In many circumstances it's useful for each ADT case to be its own type (or singleton type for cases that have no attached data). However, it's almost universally a bad idea to infer those types.

For example, if I write:

data Tree[T] {
  Leaf (value :T)
  Branch (left :Tree[T], right :Tree[T])
}
class Blah {
  def root = Leaf(0)
}

I don't want to infer the return type of root to be Leaf[Int], I want to infer it to be Tree[Int]. This is a problem with variables as well:

var foo = Leaf(0)
foo = Branch(foo, foo) // type error because foo is Leaf[Int]

This happens quite often in Scala with None and Some which are subtypes of Option. Particularly because Scala infers refined return types when you override a method, so you get this classic blunder:

abstract class Foo {
  def bar :Option[String]
}
class Bar extends Foo {
  override def bar = None
}
class Baz extends Bar {
  override def bar = Some("bippy")
  // fail: Bar.bar has return type None.type, not Option[String]
}

Anyhow, tips from the pros: don't infer ADT case types and don't infer refined types when overriding a method.

Great artists steal

There are a couple of other things that make pattern matching more powerful and pleasant to use that we can lift wholescale from Scala.

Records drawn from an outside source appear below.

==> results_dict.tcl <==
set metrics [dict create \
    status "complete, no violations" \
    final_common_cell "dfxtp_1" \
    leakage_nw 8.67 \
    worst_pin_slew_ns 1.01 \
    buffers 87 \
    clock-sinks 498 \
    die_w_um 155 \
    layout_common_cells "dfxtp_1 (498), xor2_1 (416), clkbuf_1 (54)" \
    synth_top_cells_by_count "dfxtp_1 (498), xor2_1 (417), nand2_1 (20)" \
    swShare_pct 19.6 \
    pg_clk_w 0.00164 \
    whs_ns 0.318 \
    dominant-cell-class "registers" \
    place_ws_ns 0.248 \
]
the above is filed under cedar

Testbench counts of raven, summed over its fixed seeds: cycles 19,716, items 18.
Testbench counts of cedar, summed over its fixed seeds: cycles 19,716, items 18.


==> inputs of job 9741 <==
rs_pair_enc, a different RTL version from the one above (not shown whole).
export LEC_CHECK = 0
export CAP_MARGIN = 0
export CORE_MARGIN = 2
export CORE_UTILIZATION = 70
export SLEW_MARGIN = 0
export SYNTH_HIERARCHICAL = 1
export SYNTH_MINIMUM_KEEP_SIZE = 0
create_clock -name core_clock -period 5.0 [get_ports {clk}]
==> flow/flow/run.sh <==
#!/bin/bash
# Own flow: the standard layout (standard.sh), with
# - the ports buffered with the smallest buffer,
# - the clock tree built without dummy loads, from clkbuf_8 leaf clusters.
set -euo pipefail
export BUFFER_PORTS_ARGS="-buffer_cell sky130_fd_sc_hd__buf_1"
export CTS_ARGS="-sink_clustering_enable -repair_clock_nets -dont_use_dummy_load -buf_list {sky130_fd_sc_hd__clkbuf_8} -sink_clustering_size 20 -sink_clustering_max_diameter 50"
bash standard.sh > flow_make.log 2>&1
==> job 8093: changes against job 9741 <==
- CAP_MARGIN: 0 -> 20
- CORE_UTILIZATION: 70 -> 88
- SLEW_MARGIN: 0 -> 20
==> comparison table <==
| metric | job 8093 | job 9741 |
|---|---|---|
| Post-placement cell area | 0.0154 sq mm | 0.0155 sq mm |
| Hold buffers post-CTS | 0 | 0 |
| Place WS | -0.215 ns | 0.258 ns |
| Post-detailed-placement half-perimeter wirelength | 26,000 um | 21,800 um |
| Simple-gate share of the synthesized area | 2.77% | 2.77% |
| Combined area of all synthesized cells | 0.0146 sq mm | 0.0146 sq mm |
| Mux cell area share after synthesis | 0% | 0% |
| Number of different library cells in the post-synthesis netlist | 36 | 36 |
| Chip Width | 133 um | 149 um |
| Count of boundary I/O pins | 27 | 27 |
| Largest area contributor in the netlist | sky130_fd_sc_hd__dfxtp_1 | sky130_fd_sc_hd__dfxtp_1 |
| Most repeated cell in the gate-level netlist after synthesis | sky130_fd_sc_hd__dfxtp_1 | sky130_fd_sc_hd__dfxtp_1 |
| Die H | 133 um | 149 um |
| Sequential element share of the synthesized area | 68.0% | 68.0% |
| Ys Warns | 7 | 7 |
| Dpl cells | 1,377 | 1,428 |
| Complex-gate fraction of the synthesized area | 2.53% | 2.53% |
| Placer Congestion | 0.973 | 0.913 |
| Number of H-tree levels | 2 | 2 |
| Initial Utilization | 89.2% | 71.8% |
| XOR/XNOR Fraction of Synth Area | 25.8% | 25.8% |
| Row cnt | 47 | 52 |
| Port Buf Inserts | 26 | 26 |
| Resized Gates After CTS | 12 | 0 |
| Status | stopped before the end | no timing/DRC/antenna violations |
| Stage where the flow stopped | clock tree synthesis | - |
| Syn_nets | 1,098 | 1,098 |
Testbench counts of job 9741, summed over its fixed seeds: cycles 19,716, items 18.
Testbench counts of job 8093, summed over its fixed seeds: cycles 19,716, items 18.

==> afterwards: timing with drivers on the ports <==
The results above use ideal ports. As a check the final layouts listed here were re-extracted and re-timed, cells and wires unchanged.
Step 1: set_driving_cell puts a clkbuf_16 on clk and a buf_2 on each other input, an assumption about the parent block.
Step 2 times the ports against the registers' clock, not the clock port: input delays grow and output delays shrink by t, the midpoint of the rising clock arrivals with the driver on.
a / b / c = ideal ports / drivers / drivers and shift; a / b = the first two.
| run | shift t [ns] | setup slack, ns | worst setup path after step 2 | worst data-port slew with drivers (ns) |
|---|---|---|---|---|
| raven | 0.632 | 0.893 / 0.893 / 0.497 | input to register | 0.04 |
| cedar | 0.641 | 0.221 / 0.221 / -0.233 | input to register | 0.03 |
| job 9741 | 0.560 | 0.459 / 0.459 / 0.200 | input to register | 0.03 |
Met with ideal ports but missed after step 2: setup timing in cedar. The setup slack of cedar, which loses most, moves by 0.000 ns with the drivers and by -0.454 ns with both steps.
Context: an optimization exercise on an open-source flow, tuned for small area, a short achievable clock period and few clock cycles per item. The choices shown serve that exercise and are no tape-out recipe.
At most, simulation tests tie the RTL to the original design; equivalence was not proved.

Design rs72_decoder, start of the top module:
module rs72_decoder (
    input  wire        clk,
    input  wire        rst,
    input  wire        in_valid,
    output wire        in_ready,
    input  wire [7:0]  in_sym,
    input  wire        in_erase,
    output wire        out_valid,
    input  wire        out_ready,
    output wire        out_fail,
    output wire [2:0]  out_count,
    output wire [27:0] out_pos,
    output wire [31:0] out_mag,
    output wire [3:0]  out_loc
);
    localparam [7:0] ALPHA_71 = 8'hBC;    
    function [7:0] gmul(input [7:0] a, input [7:0] b);
        reg [7:0] acc;
        reg [7:0] sh;
        integer i;
        begin
            acc = 8'h00;
            sh  = a;
            for (i = 0; i < 8; i = i + 1) begin
                acc = acc ^ (sh & {8{b[i]}});
                sh  = {sh[6:0], 1'b0} ^ (sh[7] ? 8'h1D : 8'h00);
            end
            gmul = acc;
        end
    endfunction
    reg       in_ready_r;
    reg       v_r;
    reg [7:0] sym_r;
    reg       era_r;
    always @(posedge clk) begin
        sym_r <= in_sym;
        era_r <= in_erase;
        v_r   <= in_valid & in_ready_r & ~rst;
    end
    assign in_ready = in_ready_r;
    reg [7:0] xl;                
    reg [7:0] s1 [0:3];
    reg [2:0] ecnt;              
    reg [7:0] ex1 [0:3];
    wire       s1_last = (xl == 8'h01);
    wire [7:0] h0 = s1[0] ^ sym_r;
    wire [7:0] h1 = gmul(s1[1], 8'h02) ^ sym_r;
    wire [7:0] h2 = gmul(s1[2], 8'h04) ^ sym_r;
    wire [7:0] h3 = gmul(s1[3], 8'h08) ^ sym_r;
    wire [7:0] xl_step = gmul(xl, 8'h8E);
    wire       hand12 = v_r & s1_last;
    wire [2:0] e_fin = (era_r && ecnt < 3'd5) ? ecnt + 3'd1 : ecnt;
    always @(posedge clk) begin
        if (rst) begin
            xl   <= ALPHA_71;
            ecnt <= 3'd0;
  ...
Size: ~83 I/O pins, roughly 25000 µm² of cells after synthesis.
clock: 25.0 ns
lec_check: 0
cap_margin: 20
core_margin: 2
core_utilization: 40
slew_margin: 20
run.sh (not shown) runs the stock make flow with config.mk's settings and CLKGATE_MAP_FILE= SYNTH_SCRIPT=/design/flow/synth_recipe.tcl, a recipe that flattens the netlist after the stock synthesis.
Testbench counts at the start, summed over its fixed seeds: cycles 231,033, words 3,200.
Edit:
--- a/flow/design.v
+++ b/flow/design.v
@@ -334,21 +334,21 @@
     reg  [7:0] c_s0;             
     reg  [7:0] c_s1, c_s2;       
     reg  [7:0] c_l [1:4];        
     reg  [7:0] c_w [0:3];        
     reg        o_valid;
     reg        o_fail;
     reg  [2:0] o_count;
     reg  [6:0] o_pos [0:3];
     reg  [7:0] o_mag [0:3];
     reg  [3:0] o_loc;
-    wire s3_free = ~c_act & (~o_valid | out_ready);
+    wire s3_free = ~c_act & ~o_valid;
     assign hand23 = s2_done & s3_free;
     wire [7:0] lam_val = c_s0 ^ c_l[1] ^ c_l[2] ^ c_l[3] ^ c_l[4];
     wire [7:0] sig_val = c_s0 ^ c_s1 ^ c_s2;
     wire [7:0] den     = c_l[1] ^ c_l[3];
     wire [7:0] om_val  = c_w[0] ^ c_w[1] ^ c_w[2] ^ c_w[3];
     wire       is_root = (lam_val == 8'h00);
     wire       located = (sig_val == 8'h00);
     wire [7:0] den_inv;
     wire [7:0] yval;
     rs72_gf_inv u_inv (.x(den), .y(den_inv));
Worst setup slack degrades by 0.56 ns.
Cell area rose by 0.85%.
Utilization went up by 0.13 points.
Register-to-register slack gets worse by 0.56 ns.
First-iteration DRC count came out higher by 0.68%.
Testbench counts after the change, summed over its fixed seeds: cycles 231,038, words 3,200.

---

rs72_decoder, a different RTL version from the one above (not shown whole).
For scale: roughly 2700 cells after synthesis, roughly 440 flip-flops, roughly 83 I/O pins, ~25000 sq um of cells after synthesis.
==> flow/config.mk <==
export PLATFORM = sky130hd
export DESIGN_NAME = rs72_decoder
export DESIGN_NICKNAME = rs72_decoder
export VERILOG_FILES = /design/flow/design.v
export SDC_FILE = /design/flow/constraint.sdc
export NUM_CORES = 4
export LEC_CHECK = 0
export CAP_MARGIN = 20
export CORE_MARGIN = 2
export CORE_UTILIZATION = 40
export SLEW_MARGIN = 20
==> flow/constraint.sdc <==
create_clock -name core_clock -period 25.0 [get_ports {clk}]
set_input_delay 5.0000 -clock core_clock [delete_from_list [all_inputs] [get_ports {clk}]]
set_output_delay 5.0000 -clock core_clock [all_outputs]
set_load 0.01 [all_outputs]
Next try:
--- a/flow/design.v
+++ b/flow/design.v
@@ -447,18 +447,18 @@
                 for (k = 1; k < 4; k = k + 1) begin
                     o_pos[k] <= o_pos[k-1];
                     o_mag[k] <= o_mag[k-1];
                 end
             end
         end
     end
     wire [7:0] xl_n = rst_r ? ALPHA_71 : (v_r ? (s1_last ? ALPHA_71 : xl_step) : xl);
     wire       near_end_n = (xl_n == 8'h02) | (xl_n == 8'h01);
     always @(posedge clk)
-        in_ready_r <= rst | ~s2_busy_n | ~near_end_n;
+        in_ready_r <= rst_r | ~s2_busy_n | ~near_end_n;
     assign out_valid = o_valid;
     assign out_fail  = o_fail;
     assign out_count = o_count;
     assign out_pos   = {o_pos[3], o_pos[2], o_pos[1], o_pos[0]};
     assign out_mag   = {o_mag[3], o_mag[2], o_mag[1], o_mag[0]};
     assign out_loc   = o_loc;
 endmodule
Die area is about the same.
Count of clock-buffer cells in the layout decreases by 2.
Area after synthesis stays flat.
First-iteration DRC count falls by 6.2%.
Routed wire length is lower by 1.8%.
Sequential share of layout area is about the same.
Setup slack loses 0.016 ns.
Critical path depth is unchanged.
Testbench counts after the change, summed over its fixed seeds: cycles 231,119, words 3,200.
The RTL of the first run of this note was laid out without a check of its function.

---

Setup of delta:
rs72_decoder, a different RTL version from the one above (not shown whole).
For scale: roughly 2,600 cells after synthesis, ~420 flip-flops, about 83 I/O pins, about 0.024 mm^2 of cells after synthesis.
Settings: LEC_CHECK=0, CAP_MARGIN=20, CORE_MARGIN=2, CORE_UTILIZATION=40, SLEW_MARGIN=20; clock period 25.0 ns.
standard.sh (not shown) runs the stock make flow with config.mk's settings and CLKGATE_MAP_FILE= SYNTH_SCRIPT=/design/flow/synth_recipe.tcl, a recipe that flattens the netlist after the stock synthesis.
==> flow/flow/run.sh <==
#!/bin/bash
# Standard layout, with port buffers of type buf_4 instead of the default choice.
set -euo pipefail
bash standard.sh "BUFFER_PORTS_ARGS=-buffer_cell sky130_fd_sc_hd__buf_4" finish > standard_flow.log 2>&1
Input changes introduced in nickel (baseline for comparison: delta):
-- flow/design.v --
<<< delta, line 200
    end
    wire [7:0] prod;
    rs72_gf_mul u_mul (.a(m1), .b(m2), .p(prod));
    reg [7:0] dcur;
    always @* begin
>>> nickel, line 200
    end
    wire [7:0] prod;
    reg        q_act, q_put, q_loc;
    reg [7:0] dcur;
    always @* begin
<<< delta, line 252
    wire hand23;
    wire s2_busy_n = hand12 | (s2_busy & ~hand23);
    wire s2_run = s2_busy & ~s2_done;
    wire s2_fin = s2_run & (pc == 6'd31 ||
                  (pc == PC_DEC && (clean || !dec_ok || dec_l == 2'd0)));
>>> nickel, line 252
    wire hand23;
    wire s2_busy_n = hand12 | (s2_busy & ~hand23);
    wire s2_run = s2_busy & ~s2_done & ~q_put;
    wire s2_fin = s2_run & (pc == 6'd31 ||
                  (pc == PC_DEC && (clean || !dec_ok || dec_l == 2'd0)));
<<< delta, line 358
    reg        p_act, p_put, p_loc;
    reg  [7:0] p_den, p_om;
    reg        q_act, q_put, q_loc;
    reg  [7:0] q_inv, q_om;
    wire [7:0] den_inv;
>>> nickel, line 358
    reg        p_act, p_put, p_loc;
    reg  [7:0] p_den, p_om;
    reg  [7:0] q_inv, q_om;
    wire [7:0] den_inv;
<<< delta, line 372
        q_om  <= p_om;
    end
    wire [7:0] yval;
    rs72_gf_mul u_y (.a(q_om), .b(q_inv), .p(yval));
    wire       c_end = q_act & ~p_act;
    wire       c_bad = (rcnt != len3);
>>> nickel, line 371
        q_om  <= p_om;
    end
    rs72_gf_mul u_mul (.a(q_put ? q_om : m1), .b(q_put ? q_inv : m2), .p(prod));
    wire [7:0] yval = prod;
    wire       c_end = q_act & ~p_act;
    wire       c_bad = (rcnt != len3);
<<< delta, line 413
            for (k = 1; k <= 4; k = k + 1) c_l[k] <= g[k];
            for (k = 0; k < 4; k = k + 1) c_w[k] <= (k < len2) ? t[k] : 8'h00;
        end else if (s3_run) begin
            c_s1   <= gmul(c_s1,   8'h8E);
            c_l[1] <= gmul(c_l[1], 8'h8E);
>>> nickel, line 412
            for (k = 1; k <= 4; k = k + 1) c_l[k] <= g[k];
            for (k = 0; k < 4; k = k + 1) c_w[k] <= (k < len2) ? t[k] : 8'h00;
        end else begin
            c_s1   <= gmul(c_s1,   8'h8E);
            c_l[1] <= gmul(c_l[1], 8'h8E);
[summary]
For sequential cell area share, nickel and delta come out practically identical.
Compared with delta, nickel shows a slew of the pin with the lowest slew margin that is 0.035 ns higher.
Against delta, total of clock buffers placed in the layout in nickel fell slightly.
Count of buffers not belonging to the clock network in the layout for nickel is higher than for delta.
nickel against delta: routed wire length now smaller, count of inverters not on the clock network in the layout now larger, non-clock buffering overhead in the final layout now larger.
Between nickel and delta, the critical path depth figures differ only marginally.
The slack of the critical path of nickel falls short of that of delta by 0.032 ns.
On average footprint of a synthesized cell, delta tracks nickel almost exactly.
No functional check of the RTL was part of any run of this note.

## re-timing with driven ports
No port has a modelled driver above. Below, the same layouts with a new extraction and two added sets of constraints. Step 1 sets driving cells, clkbuf_16 on the clock port and buf_2 on the other inputs (assumed; they add their load-dependent delay and slew). Step 2 also shifts input and output timing later by t, the mid clock arrival at the registers, as if the neighbouring blocks saw the same clock. a / b / c = ideal ports / drivers / drivers and shift; a / b = the first two.
| run | t (ns) | setup slack, ns | worst hold slack (ns) |
|---|---|---|---|
| the first run of note 1 | 0.629 | 16.256 / 16.256 / 16.256 | 0.509 / 0.509 / 0.509 |
| the second run of note 1 | 0.629 | 15.700 / 15.700 / 15.700 | 0.492 / 0.492 / 0.492 |
| the first run of note 2 | 0.653 | 18.464 / 18.406 / 18.026 | 0.326 / 0.326 / 0.326 |
| the second run of note 2 | 0.653 | 18.449 / 18.390 / 19.005 | 0.328 / 0.328 / 0.328 |
| delta | 0.639 | 18.883 / 18.825 / 19.240 | 0.326 / 0.326 / 0.326 |
| nickel | 0.639 | 18.850 / 18.791 / 18.875 | 0.326 / 0.326 / 0.326 |
After both steps setup and hold are still met in every run listed. The setup slack of the first run of note 2, which loses most, moves by -0.058 ns with the drivers and by -0.438 ns with both steps.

Extractors: Scala allows one to define an object with an unapply method (called an extractor) which allows one to plug arbitrary logic into the pattern matching process. These are useful and powerful. This article is already too long to go into more detail, but you can read more if you're interested.

Capturing names: Pattern matching does two important things: it checks for a match (by comparing type tags, structure and values) and it binds names to the matched data. When you have a simple pattern match, that just happens naturally:

trait Staff
case class Artist (name :String, faveColor :String) extends Staff
case class Programmer (name :String, faveLang :String) extends Staff

def faveThing (staff :Staff) = staff match {
  case Artist(_, faveColor) => faveColor
  case Programmer(_, faveLang) => faveLang
}

But sometimes you actually need to tell the compiler that you want a name for something:

def printSalaryOfPinkLovers (staff :List[Staff], salaries :Map[Staff,Int]) {
  for (s <- staff) s match {
    case artist @ Artist(name, "pink") => println(s"$name earns $${salaries(artist)}")
    case _ => // ignore
  }
}

Say what?

So that's a quick tour of why ADTs are a very important addition to any civilized new programming language, and a few of the whats and hows of integrating them into a multi-paradigm language which seeks to both honor their functional heritage and integrate them nicely with all the OOP features that moved into the neighborhood in more recent years.